=== Task objective ===
Write out the records below word for word, please.

=== The data ===
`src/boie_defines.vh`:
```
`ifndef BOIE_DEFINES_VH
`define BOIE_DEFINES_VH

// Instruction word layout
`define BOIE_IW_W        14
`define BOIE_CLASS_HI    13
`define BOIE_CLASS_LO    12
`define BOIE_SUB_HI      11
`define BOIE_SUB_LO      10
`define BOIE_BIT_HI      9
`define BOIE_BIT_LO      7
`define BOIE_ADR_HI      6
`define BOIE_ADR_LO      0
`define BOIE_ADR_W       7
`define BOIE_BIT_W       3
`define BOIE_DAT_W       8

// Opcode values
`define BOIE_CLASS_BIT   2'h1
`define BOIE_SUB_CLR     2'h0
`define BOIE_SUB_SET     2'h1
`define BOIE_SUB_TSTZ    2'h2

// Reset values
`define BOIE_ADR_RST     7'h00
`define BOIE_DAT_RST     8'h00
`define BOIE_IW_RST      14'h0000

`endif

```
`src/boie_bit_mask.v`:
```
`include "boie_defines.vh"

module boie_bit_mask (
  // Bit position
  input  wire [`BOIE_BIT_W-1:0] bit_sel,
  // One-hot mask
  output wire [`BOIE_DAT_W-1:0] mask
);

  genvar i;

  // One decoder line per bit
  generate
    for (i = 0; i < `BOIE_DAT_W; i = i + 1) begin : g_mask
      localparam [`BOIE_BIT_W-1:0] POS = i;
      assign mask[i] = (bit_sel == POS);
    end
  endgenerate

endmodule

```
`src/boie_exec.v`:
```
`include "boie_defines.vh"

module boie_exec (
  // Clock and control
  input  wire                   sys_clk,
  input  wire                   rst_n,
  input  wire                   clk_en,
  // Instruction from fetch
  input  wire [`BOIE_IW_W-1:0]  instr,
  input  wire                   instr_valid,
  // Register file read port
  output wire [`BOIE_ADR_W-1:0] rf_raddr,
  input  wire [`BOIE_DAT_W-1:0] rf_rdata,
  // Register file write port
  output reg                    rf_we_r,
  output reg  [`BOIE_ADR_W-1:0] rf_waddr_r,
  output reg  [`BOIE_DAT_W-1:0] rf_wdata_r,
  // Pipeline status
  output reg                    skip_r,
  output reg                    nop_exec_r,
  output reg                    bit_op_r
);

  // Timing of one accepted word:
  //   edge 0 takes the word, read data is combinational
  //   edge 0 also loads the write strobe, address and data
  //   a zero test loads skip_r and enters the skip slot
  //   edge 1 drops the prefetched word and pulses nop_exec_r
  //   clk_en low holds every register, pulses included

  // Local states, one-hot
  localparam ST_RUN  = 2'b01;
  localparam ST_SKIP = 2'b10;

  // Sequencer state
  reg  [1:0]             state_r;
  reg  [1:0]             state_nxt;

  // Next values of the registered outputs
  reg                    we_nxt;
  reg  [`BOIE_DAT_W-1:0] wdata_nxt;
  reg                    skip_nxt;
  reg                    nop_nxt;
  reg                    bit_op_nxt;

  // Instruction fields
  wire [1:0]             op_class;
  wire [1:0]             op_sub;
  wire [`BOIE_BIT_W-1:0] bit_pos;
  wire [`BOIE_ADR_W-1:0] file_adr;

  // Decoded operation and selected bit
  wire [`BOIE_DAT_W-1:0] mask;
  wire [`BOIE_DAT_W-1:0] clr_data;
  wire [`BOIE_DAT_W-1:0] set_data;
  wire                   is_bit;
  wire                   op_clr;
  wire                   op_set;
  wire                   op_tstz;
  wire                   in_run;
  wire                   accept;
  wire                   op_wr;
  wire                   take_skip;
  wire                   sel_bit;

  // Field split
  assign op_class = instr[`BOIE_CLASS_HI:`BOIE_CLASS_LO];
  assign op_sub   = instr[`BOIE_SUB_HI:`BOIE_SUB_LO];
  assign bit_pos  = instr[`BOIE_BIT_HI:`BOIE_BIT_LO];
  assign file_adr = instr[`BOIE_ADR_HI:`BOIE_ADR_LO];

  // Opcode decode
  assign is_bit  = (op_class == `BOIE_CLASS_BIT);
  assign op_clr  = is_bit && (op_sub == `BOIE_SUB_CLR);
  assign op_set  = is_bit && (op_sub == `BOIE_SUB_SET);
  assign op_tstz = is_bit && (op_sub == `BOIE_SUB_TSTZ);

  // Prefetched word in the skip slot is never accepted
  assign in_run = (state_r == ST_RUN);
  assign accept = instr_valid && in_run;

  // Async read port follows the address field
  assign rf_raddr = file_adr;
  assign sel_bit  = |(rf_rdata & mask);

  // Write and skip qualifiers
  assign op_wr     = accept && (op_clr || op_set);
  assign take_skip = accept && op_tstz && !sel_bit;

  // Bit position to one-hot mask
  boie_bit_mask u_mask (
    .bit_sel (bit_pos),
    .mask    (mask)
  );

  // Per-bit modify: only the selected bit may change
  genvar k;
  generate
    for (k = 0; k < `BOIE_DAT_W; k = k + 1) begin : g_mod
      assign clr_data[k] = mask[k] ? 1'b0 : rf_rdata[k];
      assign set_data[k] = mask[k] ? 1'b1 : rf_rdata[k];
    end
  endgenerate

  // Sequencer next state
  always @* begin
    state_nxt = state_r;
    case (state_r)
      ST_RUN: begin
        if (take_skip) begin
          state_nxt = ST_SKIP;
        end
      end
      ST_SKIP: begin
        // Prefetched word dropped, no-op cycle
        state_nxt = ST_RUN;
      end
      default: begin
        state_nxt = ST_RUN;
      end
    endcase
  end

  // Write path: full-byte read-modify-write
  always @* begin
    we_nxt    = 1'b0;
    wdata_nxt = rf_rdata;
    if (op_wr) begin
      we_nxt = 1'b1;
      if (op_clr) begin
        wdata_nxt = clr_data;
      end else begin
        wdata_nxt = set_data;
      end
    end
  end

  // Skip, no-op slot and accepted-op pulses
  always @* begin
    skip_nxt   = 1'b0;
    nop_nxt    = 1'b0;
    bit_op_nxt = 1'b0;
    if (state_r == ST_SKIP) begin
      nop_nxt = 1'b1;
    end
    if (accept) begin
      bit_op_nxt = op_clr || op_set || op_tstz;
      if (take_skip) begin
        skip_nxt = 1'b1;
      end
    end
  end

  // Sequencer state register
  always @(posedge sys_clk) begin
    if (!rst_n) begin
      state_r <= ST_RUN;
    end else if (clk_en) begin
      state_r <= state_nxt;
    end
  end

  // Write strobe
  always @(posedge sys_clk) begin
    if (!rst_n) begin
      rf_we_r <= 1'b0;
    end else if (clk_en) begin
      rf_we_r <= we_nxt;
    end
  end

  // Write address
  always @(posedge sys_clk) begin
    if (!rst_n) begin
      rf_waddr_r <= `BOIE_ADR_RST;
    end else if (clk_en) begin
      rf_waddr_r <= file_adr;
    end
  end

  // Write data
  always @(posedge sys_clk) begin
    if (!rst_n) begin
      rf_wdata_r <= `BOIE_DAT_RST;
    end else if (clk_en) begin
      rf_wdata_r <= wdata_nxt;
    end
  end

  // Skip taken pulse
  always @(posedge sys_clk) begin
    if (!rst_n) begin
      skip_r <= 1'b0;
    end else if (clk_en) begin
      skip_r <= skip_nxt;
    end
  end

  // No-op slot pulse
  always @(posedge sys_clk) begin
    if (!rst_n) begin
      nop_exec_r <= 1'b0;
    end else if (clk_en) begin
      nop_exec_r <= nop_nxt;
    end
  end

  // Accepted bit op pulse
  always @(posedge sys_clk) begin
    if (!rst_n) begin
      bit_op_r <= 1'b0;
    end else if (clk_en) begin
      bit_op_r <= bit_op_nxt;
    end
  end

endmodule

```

=== Solution to this problem ===
`src/boie_defines.vh`:
```
`ifndef BOIE_DEFINES_VH
`define BOIE_DEFINES_VH

// Instruction word layout
`define BOIE_IW_W        14
`define BOIE_CLASS_HI    13
`define BOIE_CLASS_LO    12
`define BOIE_SUB_HI      11
`define BOIE_SUB_LO      10
`define BOIE_BIT_HI      9
`define BOIE_BIT_LO      7
`define BOIE_ADR_HI      6
`define BOIE_ADR_LO      0
`define BOIE_ADR_W       7
`define BOIE_BIT_W       3
`define BOIE_DAT_W       8

// Opcode values
`define BOIE_CLASS_BIT   2'h1
`define BOIE_SUB_CLR     2'h0
`define BOIE_SUB_SET     2'h1
`define BOIE_SUB_TSTZ    2'h2

// Reset values
`define BOIE_ADR_RST     7'h00
`define BOIE_DAT_RST     8'h00
`define BOIE_IW_RST      14'h0000

`endif

```
`src/boie_bit_mask.v`:
```
`include "boie_defines.vh"

module boie_bit_mask (
  // Bit position
  input  wire [`BOIE_BIT_W-1:0] bit_sel,
  // One-hot mask
  output wire [`BOIE_DAT_W-1:0] mask
);

  genvar i;

  // One decoder line per bit
  generate
    for (i = 0; i < `BOIE_DAT_W; i = i + 1) begin : g_mask
      localparam [`BOIE_BIT_W-1:0] POS = i;
      assign mask[i] = (bit_sel == POS);
    end
  endgenerate

endmodule

```
`src/boie_exec.v`:
```
`include "boie_defines.vh"

module boie_exec (
  // Clock and control
  input  wire                   sys_clk,
  input  wire                   rst_n,
  input  wire                   clk_en,
  // Instruction from fetch
  input  wire [`BOIE_IW_W-1:0]  instr,
  input  wire                   instr_valid,
  // Register file read port
  output wire [`BOIE_ADR_W-1:0] rf_raddr,
  input  wire [`BOIE_DAT_W-1:0] rf_rdata,
  // Register file write port
  output reg                    rf_we_r,
  output reg  [`BOIE_ADR_W-1:0] rf_waddr_r,
  output reg  [`BOIE_DAT_W-1:0] rf_wdata_r,
  // Pipeline status
  output reg                    skip_r,
  output reg                    nop_exec_r,
  output reg                    bit_op_r
);

  // Timing of one accepted word:
  //   edge 0 takes the word, read data is combinational
  //   edge 0 also loads the write strobe, address and data
  //   a zero test loads skip_r and enters the skip slot
  //   edge 1 drops the prefetched word and pulses nop_exec_r
  //   clk_en low holds every register, pulses included

  // Local states, one-hot
  localparam ST_RUN  = 2'b01;
  localparam ST_SKIP = 2'b10;

  // Sequencer state
  reg  [1:0]             state_r;
  reg  [1:0]             state_nxt;

  // Next values of the registered outputs
  reg                    we_nxt;
  reg  [`BOIE_DAT_W-1:0] wdata_nxt;
  reg                    skip_nxt;
  reg                    nop_nxt;
  reg                    bit_op_nxt;

  // Instruction fields
  wire [1:0]             op_class;
  wire [1:0]             op_sub;
  wire [`BOIE_BIT_W-1:0] bit_pos;
  wire [`BOIE_ADR_W-1:0] file_adr;

  // Decoded operation and selected bit
  wire [`BOIE_DAT_W-1:0] mask;
  wire [`BOIE_DAT_W-1:0] clr_data;
  wire [`BOIE_DAT_W-1:0] set_data;
  wire                   is_bit;
  wire                   op_clr;
  wire                   op_set;
  wire                   op_tstz;
  wire                   in_run;
  wire                   accept;
  wire                   op_wr;
  wire                   take_skip;
  wire                   sel_bit;

  // Field split
  assign op_class = instr[`BOIE_CLASS_HI:`BOIE_CLASS_LO];
  assign op_sub   = instr[`BOIE_SUB_HI:`BOIE_SUB_LO];
  assign bit_pos  = instr[`BOIE_BIT_HI:`BOIE_BIT_LO];
  assign file_adr = instr[`BOIE_ADR_HI:`BOIE_ADR_LO];

  // Opcode decode
  assign is_bit  = (op_class == `BOIE_CLASS_BIT);
  assign op_clr  = is_bit && (op_sub == `BOIE_SUB_CLR);
  assign op_set  = is_bit && (op_sub == `BOIE_SUB_SET);
  assign op_tstz = is_bit && (op_sub == `BOIE_SUB_TSTZ);

  // Prefetched word in the skip slot is never accepted
  assign in_run = (state_r == ST_RUN);
  assign accept = instr_valid && in_run;

  // Async read port follows the address field
  assign rf_raddr = file_adr;
  assign sel_bit  = |(rf_rdata & mask);

  // Write and skip qualifiers
  assign op_wr     = accept && (op_clr || op_set);
  assign take_skip = accept && op_tstz && !sel_bit;

  // Bit position to one-hot mask
  boie_bit_mask u_mask (
    .bit_sel (bit_pos),
    .mask    (mask)
  );

  // Per-bit modify: only the selected bit may change
  genvar k;
  generate
    for (k = 0; k < `BOIE_DAT_W; k = k + 1) begin : g_mod
      assign clr_data[k] = mask[k] ? 1'b0 : rf_rdata[k];
      assign set_data[k] = mask[k] ? 1'b1 : rf_rdata[k];
    end
  endgenerate

  // Sequencer next state
  always @* begin
    state_nxt = state_r;
    case (state_r)
      ST_RUN: begin
        if (take_skip) begin
          state_nxt = ST_SKIP;
        end
      end
      ST_SKIP: begin
        // Prefetched word dropped, no-op cycle
        state_nxt = ST_RUN;
      end
      default: begin
        state_nxt = ST_RUN;
      end
    endcase
  end

  // Write path: full-byte read-modify-write
  always @* begin
    we_nxt    = 1'b0;
    wdata_nxt = rf_rdata;
    if (op_wr) begin
      we_nxt = 1'b1;
      if (op_clr) begin
        wdata_nxt = clr_data;
      end else begin
        wdata_nxt = set_data;
      end
    end
  end

  // Skip, no-op slot and accepted-op pulses
  always @* begin
    skip_nxt   = 1'b0;
    nop_nxt    = 1'b0;
    bit_op_nxt = 1'b0;
    if (state_r == ST_SKIP) begin
      nop_nxt = 1'b1;
    end
    if (accept) begin
      bit_op_nxt = op_clr || op_set || op_tstz;
      if (take_skip) begin
        skip_nxt = 1'b1;
      end
    end
  end

  // Sequencer state register
  always @(posedge sys_clk) begin
    if (!rst_n) begin
      state_r <= ST_RUN;
    end else if (clk_en) begin
      state_r <= state_nxt;
    end
  end

  // Write strobe
  always @(posedge sys_clk) begin
    if (!rst_n) begin
      rf_we_r <= 1'b0;
    end else if (clk_en) begin
      rf_we_r <= we_nxt;
    end
  end

  // Write address
  always @(posedge sys_clk) begin
    if (!rst_n) begin
      rf_waddr_r <= `BOIE_ADR_RST;
    end else if (clk_en) begin
      rf_waddr_r <= file_adr;
    end
  end

  // Write data
  always @(posedge sys_clk) begin
    if (!rst_n) begin
      rf_wdata_r <= `BOIE_DAT_RST;
    end else if (clk_en) begin
      rf_wdata_r <= wdata_nxt;
    end
  end

  // Skip taken pulse
  always @(posedge sys_clk) begin
    if (!rst_n) begin
      skip_r <= 1'b0;
    end else if (clk_en) begin
      skip_r <= skip_nxt;
    end
  end

  // No-op slot pulse
  always @(posedge sys_clk) begin
    if (!rst_n) begin
      nop_exec_r <= 1'b0;
    end else if (clk_en) begin
      nop_exec_r <= nop_nxt;
    end
  end

  // Accepted bit op pulse
  always @(posedge sys_clk) begin
    if (!rst_n) begin
      bit_op_r <= 1'b0;
    end else if (clk_en) begin
      bit_op_r <= bit_op_nxt;
    end
  end

endmodule

```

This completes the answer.